PESCARA – Pescara diventa laboratorio nazionale dell’innovazione urbana con la presentazione ufficiale di City Code, il primo sistema di interconnessione digitale radiale pensato per rivoluzionare il modo in cui cittadini e turisti vivono la città. In conferenza stampa, insieme ai rappresentanti del progetto, sono intervenuti il sindaco Carlo Masci, gli assessori Alfredo Cremonese e Gianni Santilli, oltre ai partner istituzionali e privati che stanno accompagnando la crescita dell’iniziativa: TUA Abruzzo, SAGA – Aeroporto d’Abruzzo, Abruzzo Digital District, Il Bosso e Autoepi per la mobilità.

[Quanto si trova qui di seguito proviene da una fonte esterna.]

$ cat src/rtl/param_updown_counter.sv
// Registered up/down counter with step, load, modulo limit,
// wrap/saturate mode, terminal-count and over/underflow pulses.
module param_updown_counter #(
  parameter int WIDTH   = 4,
  parameter int STEP_W  = 2,
  parameter int RST_VAL = 0
) (
  input  logic              clk,
  input  logic              rst_n,
  input  logic              en,
  input  logic              up_dn,
  input  logic [STEP_W-1:0] step,
  input  logic [WIDTH-1:0]  limit,
  input  logic              sat,
  input  logic              ld,
  input  logic [WIDTH-1:0]  ld_val,
  output logic [WIDTH-1:0]  count,
  output logic              tc,
  output logic              ovf,
  output logic              unf
);

  localparam logic [WIDTH-1:0] RST_C = WIDTH'(RST_VAL);

  logic [WIDTH:0]   c_x;
  logic [WIDTH:0]   s_x;
  logic [WIDTH:0]   l_x;
  logic [WIDTH:0]   lp1;
  logic [WIDTH:0]   sum;
  logic [WIDTH:0]   dif;
  logic             big;
  logic [WIDTH-1:0] nxt;
  logic             nov;
  logic             nun;

  // Operands widened by one bit so carries and borrows are visible.
  always_comb begin
    c_x = {1'b0, count};
    s_x = (WIDTH+1)'(step);
    l_x = {1'b0, limit};
    lp1 = l_x + 1'b1;
    sum = c_x + s_x;
    dif = s_x - c_x;
    big = s_x > lp1;
  end

  // Next count and crossing flags: load beats enable beats hold.
  always_comb begin
    nxt = count;
    nov = 1'b0;
    nun = 1'b0;
    if (ld) begin
      nxt = (ld_val > limit) ? limit : ld_val;
    end else if (en && (step != '0)) begin
      if (up_dn) begin
        if (c_x > l_x) begin
          nov = 1'b1;
          if (sat || big) nxt = limit;
          else            nxt = WIDTH'(s_x - 1'b1);
        end else if (sum > l_x) begin
          nov = 1'b1;
          if (sat || big) nxt = limit;
          else            nxt = WIDTH'(sum - lp1);
        end else begin
          nxt = WIDTH'(sum);
        end
      end else begin
        if (s_x > c_x) begin
          nun = 1'b1;
          if (sat)      nxt = '0;
          else if (big) nxt = limit;
          else          nxt = WIDTH'(lp1 - dif);
        end else begin
          nxt = WIDTH'(c_x - s_x);
        end
      end
    end
  end

  // Count and flag registers with synchronous active-low reset.
  always_ff @(posedge clk) begin
    if (!rst_n) begin
      count <= RST_C;
      ovf   <= 1'b0;
      unf   <= 1'b0;
    end else begin
      count <= nxt;
      ovf   <= nov;
      unf   <= nun;
    end
  end

  // Terminal count follows direction; held low while in reset.
  always_comb begin
    tc = 1'b0;
    if (rst_n) begin
      tc = up_dn ? (count == limit) : (count == '0);
    end
  end

endmodule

City Code si basa su pannelli fisici, i City Panel, installati su vetrine e edifici. Inquadrando il QR Code, l’utente accede a una web app geolocalizzata, senza scaricare applicazioni. La mappa radiale mostra attività, servizi, ristoranti, trasporti, protezione civile, eventi e informazioni utili, tutto contestualizzato alla zona in cui ci si trova. A supporto c’è anche City Friend, assistente digitale pensato per guidare la scoperta della città.

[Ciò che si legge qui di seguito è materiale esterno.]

**src/rtl/hazard_pkg.sv**
```systemverilog
`default_nettype none
// ============================================================================
// Package     : hazard_pkg
// Description : Shared types and checks for the hazard scoreboard.
//               - entry_t      : one tracked in-flight instruction
//               - FWD_NONE     : select value meaning "read the register file"
//               - params_legal : parameter legality check used at elaboration
// Revision    : 1.0 - initial release
// ============================================================================
package hazard_pkg;

  // Widest register address the scoreboard can hold. Narrower addresses are
  // zero-extended into the entry so the struct does not need a parameter.
  localparam int unsigned MAX_REG_AW = 8;

  localparam int unsigned FWD_NONE = 0;

  typedef logic [MAX_REG_AW-1:0] reg_addr_t;

  typedef struct packed {
    logic      valid;
    logic      wen;
    reg_addr_t waddr;
    logic      is_load;
    logic      is_branch;
  } entry_t;

  localparam entry_t ENTRY_BUBBLE = '0;

  function automatic bit params_legal(
    input int unsigned reg_aw,
    input int unsigned stages,
    input int unsigned load_ready,
    input int unsigned br_stage
  );
    return (reg_aw >= 1) && (reg_aw <= MAX_REG_AW) &&
           (stages >= 2) &&
           (load_ready >= 1) && (load_ready <= stages) &&
           (br_stage < stages);
  endfunction

endpackage : hazard_pkg
`default_nettype wire

```
**src/rtl/hazard_cmp.sv**
```systemverilog
`default_nettype none
// ============================================================================
// Module      : hazard_cmp
// Description : Priority match of one source operand against all tracked
//               pipeline entries. The youngest (lowest index) matching entry
//               decides the result.
// Ports       : en_i       operand is live (valid, used, non-zero address)
//               addr_i     zero-extended source register address
//               entries_i  tracked entries, index 0 = youngest
//               sel_o      0 = register file, k = forward from stage k-1
//               hazard_o   matching producer is a load not yet forwardable
// Revision    : 1.0 - initial release
// ============================================================================
module hazard_cmp
  import hazard_pkg::*;
#(
  parameter int unsigned STAGES     = 3,
  parameter int unsigned LOAD_READY = 2,
  parameter int unsigned SEL_W      = $clog2(STAGES + 1)
) (
  input  logic                      en_i,
  input  reg_addr_t                 addr_i,
  input  entry_t [STAGES-1:0]       entries_i,
  output logic     [SEL_W-1:0]      sel_o,
  output logic                      hazard_o
);

  // Scan oldest to youngest so the last hit (the youngest) overrides.
  always_comb begin
    sel_o    = SEL_W'(FWD_NONE);
    hazard_o = 1'b0;
    if (en_i) begin
      for (int k = int'(STAGES) - 1; k >= 0; k--) begin
        if (entries_i[k].valid && entries_i[k].wen &&
            (entries_i[k].waddr == addr_i)) begin
          hazard_o = entries_i[k].is_load && (k < int'(LOAD_READY));
          sel_o    = hazard_o ? SEL_W'(FWD_NONE) : SEL_W'(k + 1);
        end
      end
    end
  end

endmodule : hazard_cmp
`default_nettype wire

```
**src/rtl/hazard_scoreboard.sv**
```systemverilog
`default_nettype none
// ============================================================================
// Module      : hazard_scoreboard
// Description : Hazard and forwarding controller. Tracks the destination,
//               load flag and branch flag of each instruction in the STAGES
//               stages after ID and derives forwarding selects, the load-use
//               stall and the branch-taken flush.
// Ports       : clk_i             clock
//               rst_ni            synchronous active-low reset
//               pipe_en_i         advance enable, low freezes all state
//               id_*_i            ID-stage instruction description
//               br_taken_i        branch in stage BR_STAGE resolved taken
//               fwd_rs/rt_sel_o   0 = regfile, k = forward from stage k-1
//               stall_o           hold IF/ID, bubble into stage 0
//               flush_if/id_o     kill IF and ID contents
//               stg_valid_o       valid bit of each tracked entry
//               br_pending_o      valid branch in ID or below BR_STAGE
//               br_err_o          sticky: taken without a valid branch
// Revision    : 1.0 - initial release
// ============================================================================
module hazard_scoreboard
  import hazard_pkg::*;
#(
  parameter int unsigned REG_AW     = 5,
  parameter int unsigned STAGES     = 3,
  parameter int unsigned LOAD_READY = 2,
  parameter int unsigned BR_STAGE   = 1,
  parameter int unsigned SEL_W      = $clog2(STAGES + 1)
) (
  input  logic              clk_i,
  input  logic              rst_ni,
  input  logic              pipe_en_i,
  input  logic              id_valid_i,
  input  logic [REG_AW-1:0] id_rs_i,
  input  logic [REG_AW-1:0] id_rt_i,
  input  logic              id_uses_rs_i,
  input  logic              id_uses_rt_i,
  input  logic              id_wen_i,
  input  logic [REG_AW-1:0] id_waddr_i,
  input  logic              id_is_load_i,
  input  logic              id_is_branch_i,
  input  logic              br_taken_i,
  output logic [SEL_W-1:0]  fwd_rs_sel_o,
  output logic [SEL_W-1:0]  fwd_rt_sel_o,
  output logic              stall_o,
  output logic              flush_if_o,
  output logic              flush_id_o,
  output logic [STAGES-1:0] stg_valid_o,
  output logic              br_pending_o,
  output logic              br_err_o
);

  generate
    if (!params_legal(REG_AW, STAGES, LOAD_READY, BR_STAGE)) begin : g_param_check
      $error("hazard_scoreboard: illegal parameter combination");
    end
  endgenerate

  entry_t [STAGES-1:0] entries_q, entries_d;
  logic                br_err_q, br_err_d;

  logic             rs_en, rt_en;
  logic [SEL_W-1:0] rs_sel_raw, rt_sel_raw;
  logic             rs_haz, rt_haz;
  logic             flush;

  // ---------------------------------------------------------------------------
  // Operand matching
  // ---------------------------------------------------------------------------
  assign rs_en = id_valid_i & id_uses_rs_i & (id_rs_i != '0);
  assign rt_en = id_valid_i & id_uses_rt_i & (id_rt_i != '0);

  hazard_cmp #(
    .STAGES     (STAGES),
    .LOAD_READY (LOAD_READY),
    .SEL_W      (SEL_W)
  ) u_cmp_rs (
    .en_i      (rs_en),
    .addr_i    (reg_addr_t'(id_rs_i)),
    .entries_i (entries_q),
    .sel_o     (rs_sel_raw),
    .hazard_o  (rs_haz)
  );

  hazard_cmp #(
    .STAGES     (STAGES),
    .LOAD_READY (LOAD_READY),
    .SEL_W      (SEL_W)
  ) u_cmp_rt (
    .en_i      (rt_en),
    .addr_i    (reg_addr_t'(id_rt_i)),
    .entries_i (entries_q),
    .sel_o     (rt_sel_raw),
    .hazard_o  (rt_haz)
  );

  // ---------------------------------------------------------------------------
  // Control outputs
  // ---------------------------------------------------------------------------
  // A taken branch only acts while the pipe advances. When frozen, the stall
  // keeps evaluating against the held state so the hold persists.
  assign flush        = br_taken_i & pipe_en_i;
  assign stall_o      = (rs_haz | rt_haz) & ~flush;
  assign flush_if_o   = flush;
  assign flush_id_o   = flush;
  assign fwd_rs_sel_o = stall_o ? SEL_W'(FWD_NONE) : rs_sel_raw;
  assign fwd_rt_sel_o = stall_o ? SEL_W'(FWD_NONE) : rt_sel_raw;
  assign br_err_o     = br_err_q;

  always_comb begin
    br_pending_o = id_valid_i & id_is_branch_i;
    for (int k = 0; k < int'(STAGES); k++) begin
      if ((k < int'(BR_STAGE)) && entries_q[k].valid && entries_q[k].is_branch) begin
        br_pending_o = 1'b1;
      end
    end
  end

  generate
    for (genvar g = 0; g < STAGES; g++) begin : g_stg_valid
      assign stg_valid_o[g] = entries_q[g].valid;
    end
  endgenerate

  // ---------------------------------------------------------------------------
  // Scoreboard shift register
  // ---------------------------------------------------------------------------
  always_comb begin
    entries_d = entries_q;
    br_err_d  = br_err_q;
    if (pipe_en_i) begin
      // Entries younger than the branch are on the wrong path: they must not
      // move forward, so every slot they would shift into (1..BR_STAGE)
      // receives a bubble. The branch itself and older entries advance.
      for (int k = int'(STAGES) - 1; k >= 1; k--) begin
        entries_d[k] = entries_q[k-1];
        if (flush && (k <= int'(BR_STAGE))) begin
          entries_d[k] = ENTRY_BUBBLE;
        end
      end

      if (flush || stall_o || !id_valid_i) begin
        entries_d[0] = ENTRY_BUBBLE;
      end else begin
        entries_d[0] = '{valid:     1'b1,
                         wen:       id_wen_i,
                         waddr:     reg_addr_t'(id_waddr_i),
                         is_load:   id_is_load_i,
                         is_branch: id_is_branch_i};
      end

      if (flush && !(entries_q[BR_STAGE].valid && entries_q[BR_STAGE].is_branch)) begin
        br_err_d = 1'b1;
      end
    end
  end

  always_ff @(posedge clk_i) begin
    if (!rst_ni) begin
      entries_q <= '0;
      br_err_q  <= 1'b0;
    end else begin
      entries_q <= entries_d;
      br_err_q  <= br_err_d;
    end
  end

endmodule : hazard_scoreboard
`default_nettype wire
```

Attivo a Pescara dal 24 aprile, il sistema conta già 59 attività aderenti e una media di 3.000 utenti mensili. È in espansione su Ortona, Montesilvano e Ancona, con nuove città italiane pronte a entrare nel network. Un modello che conferma Pescara come riferimento nazionale per la smart city.
Il progetto cresce grazie a un ecosistema pubblico‑privato che unisce esercenti, mobilità, trasporti, innovazione digitale e turismo. «City Code semplifica il rapporto tra persone e città», ha dichiarato il CEO Giuseppe Menna. Masci ha sottolineato il valore del servizio per la comunità, mentre i partner hanno evidenziato l’importanza di un sistema capace di fare rete, migliorare la comunicazione e favorire la digitalizzazione.